Distill-then-prune: An Efficient Compression Framework for Real-time Stereo Matching Network on Edge Devices
Baiyu Pan, Jichao Jiao, Jianxing Pang, Jun Cheng
TL;DR
This work tackles the real-time stereo matching problem on edge devices by addressing the speed–accuracy trade-off with a Distill-Then-Prune framework. It presents a lightweight, implementation-friendly network that replaces 3D convolutions and iterative cost-volume construction with a channel-to-disparity approach, and augments it with knowledge distillation from a strong teacher and structured pruning (DepGraph) to achieve a compact, accurate model. Through extensive ablations on SceneFlow and KITTI, the authors demonstrate that teacher-only, L1-based distillation yields superior supervision, and that Setting3 of their module design provides the best efficiency–accuracy balance.

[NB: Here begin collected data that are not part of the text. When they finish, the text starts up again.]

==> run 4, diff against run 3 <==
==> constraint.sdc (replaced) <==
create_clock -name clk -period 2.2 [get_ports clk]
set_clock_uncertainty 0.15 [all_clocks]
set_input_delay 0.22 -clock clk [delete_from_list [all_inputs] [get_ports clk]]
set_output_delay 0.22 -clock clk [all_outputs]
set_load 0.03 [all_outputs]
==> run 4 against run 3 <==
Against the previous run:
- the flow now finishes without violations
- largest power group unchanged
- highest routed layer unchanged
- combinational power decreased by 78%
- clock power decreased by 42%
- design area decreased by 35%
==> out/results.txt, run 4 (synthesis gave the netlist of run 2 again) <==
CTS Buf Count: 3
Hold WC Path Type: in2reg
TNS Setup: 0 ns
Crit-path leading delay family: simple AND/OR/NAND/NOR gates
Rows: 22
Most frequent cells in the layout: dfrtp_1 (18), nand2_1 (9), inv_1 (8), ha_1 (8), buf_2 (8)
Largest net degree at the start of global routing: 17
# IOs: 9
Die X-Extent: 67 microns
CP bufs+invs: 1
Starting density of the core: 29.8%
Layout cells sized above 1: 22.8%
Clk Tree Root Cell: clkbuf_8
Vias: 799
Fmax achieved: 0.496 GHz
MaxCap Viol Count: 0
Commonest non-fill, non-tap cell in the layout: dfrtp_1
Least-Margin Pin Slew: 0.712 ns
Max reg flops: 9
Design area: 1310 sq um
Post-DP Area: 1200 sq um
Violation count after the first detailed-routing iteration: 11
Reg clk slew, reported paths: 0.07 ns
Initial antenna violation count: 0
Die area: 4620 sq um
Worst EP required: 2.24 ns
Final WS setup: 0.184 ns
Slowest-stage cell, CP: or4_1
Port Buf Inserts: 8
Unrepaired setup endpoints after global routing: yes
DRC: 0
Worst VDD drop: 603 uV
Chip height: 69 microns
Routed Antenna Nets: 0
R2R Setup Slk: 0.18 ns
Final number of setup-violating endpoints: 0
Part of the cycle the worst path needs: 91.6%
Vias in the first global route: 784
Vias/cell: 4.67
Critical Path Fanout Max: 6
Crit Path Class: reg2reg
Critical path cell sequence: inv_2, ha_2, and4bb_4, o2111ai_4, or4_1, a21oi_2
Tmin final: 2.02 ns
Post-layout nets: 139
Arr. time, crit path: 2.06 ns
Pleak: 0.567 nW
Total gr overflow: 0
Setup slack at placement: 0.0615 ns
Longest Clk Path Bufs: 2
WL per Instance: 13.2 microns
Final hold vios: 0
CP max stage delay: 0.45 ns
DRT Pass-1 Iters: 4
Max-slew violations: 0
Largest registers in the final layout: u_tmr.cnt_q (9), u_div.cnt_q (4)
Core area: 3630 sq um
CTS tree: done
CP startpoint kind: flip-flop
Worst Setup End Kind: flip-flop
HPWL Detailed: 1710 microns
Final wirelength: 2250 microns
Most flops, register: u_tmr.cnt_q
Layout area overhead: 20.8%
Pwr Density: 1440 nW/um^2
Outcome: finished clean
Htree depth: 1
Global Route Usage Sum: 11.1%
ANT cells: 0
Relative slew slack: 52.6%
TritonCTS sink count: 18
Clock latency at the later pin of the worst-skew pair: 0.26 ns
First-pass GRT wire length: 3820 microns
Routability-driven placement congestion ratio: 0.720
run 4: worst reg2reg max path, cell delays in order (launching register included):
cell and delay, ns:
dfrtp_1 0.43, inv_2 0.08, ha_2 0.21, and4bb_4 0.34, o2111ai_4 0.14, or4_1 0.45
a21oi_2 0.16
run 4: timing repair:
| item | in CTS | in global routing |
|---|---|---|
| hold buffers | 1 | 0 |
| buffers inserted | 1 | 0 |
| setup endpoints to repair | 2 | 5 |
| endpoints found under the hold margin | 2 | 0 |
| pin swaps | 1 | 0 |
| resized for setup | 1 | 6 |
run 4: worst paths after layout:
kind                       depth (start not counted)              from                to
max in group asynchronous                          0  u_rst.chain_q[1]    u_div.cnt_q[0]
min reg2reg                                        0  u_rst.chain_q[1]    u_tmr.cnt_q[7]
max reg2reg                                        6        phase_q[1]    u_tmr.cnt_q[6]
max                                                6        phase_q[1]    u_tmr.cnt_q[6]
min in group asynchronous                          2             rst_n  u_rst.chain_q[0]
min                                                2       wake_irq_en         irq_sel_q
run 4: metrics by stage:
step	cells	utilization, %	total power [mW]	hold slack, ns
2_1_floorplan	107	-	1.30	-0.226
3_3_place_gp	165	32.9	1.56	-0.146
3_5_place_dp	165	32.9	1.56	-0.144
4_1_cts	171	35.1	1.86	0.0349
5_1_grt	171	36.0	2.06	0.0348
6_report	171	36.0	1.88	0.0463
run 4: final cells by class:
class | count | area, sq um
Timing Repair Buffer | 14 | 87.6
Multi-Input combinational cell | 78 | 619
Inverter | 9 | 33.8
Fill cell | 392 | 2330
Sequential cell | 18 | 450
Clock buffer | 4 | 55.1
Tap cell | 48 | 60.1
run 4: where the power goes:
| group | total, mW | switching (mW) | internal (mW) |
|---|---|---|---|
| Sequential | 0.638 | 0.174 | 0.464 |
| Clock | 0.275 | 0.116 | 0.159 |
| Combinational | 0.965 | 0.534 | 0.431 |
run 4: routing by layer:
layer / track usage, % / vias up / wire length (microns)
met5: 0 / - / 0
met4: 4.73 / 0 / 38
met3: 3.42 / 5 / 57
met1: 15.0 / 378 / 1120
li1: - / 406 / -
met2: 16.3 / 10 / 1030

The resulting DTPnet attains competitive or state-of-the-art performance among lightweight stereo methods while delivering real-time latency on edge platforms, with qualitative results showing robust disparity in challenging scenes. This framework is versatile and can be applied to existing stereo architectures, enabling practical deployment in robotics and autonomous systems.
Abstract
In recent years, numerous real-time stereo matching methods have been introduced, but they often lack accuracy. These methods attempt to improve accuracy by introducing new modules or integrating traditional methods. However, the improvements are only modest. In this paper, we propose a novel strategy by incorporating knowledge distillation and model pruning to overcome the inherent trade-off between speed and accuracy. As a result, we obtained a model that maintains real-time performance while delivering high accuracy on edge devices. Our proposed method involves three key steps. Firstly, we review state-of-the-art methods and design our lightweight model by removing redundant modules from those efficient models through a comparison of their contributions. Next, we leverage the efficient model as the teacher to distill knowledge into the lightweight model. Finally, we systematically prune the lightweight model to obtain the final model. Through extensive experiments conducted on two widely-used benchmarks, Sceneflow and KITTI, we perform ablation studies to analyze the effectiveness of each module and present our state-of-the-art results.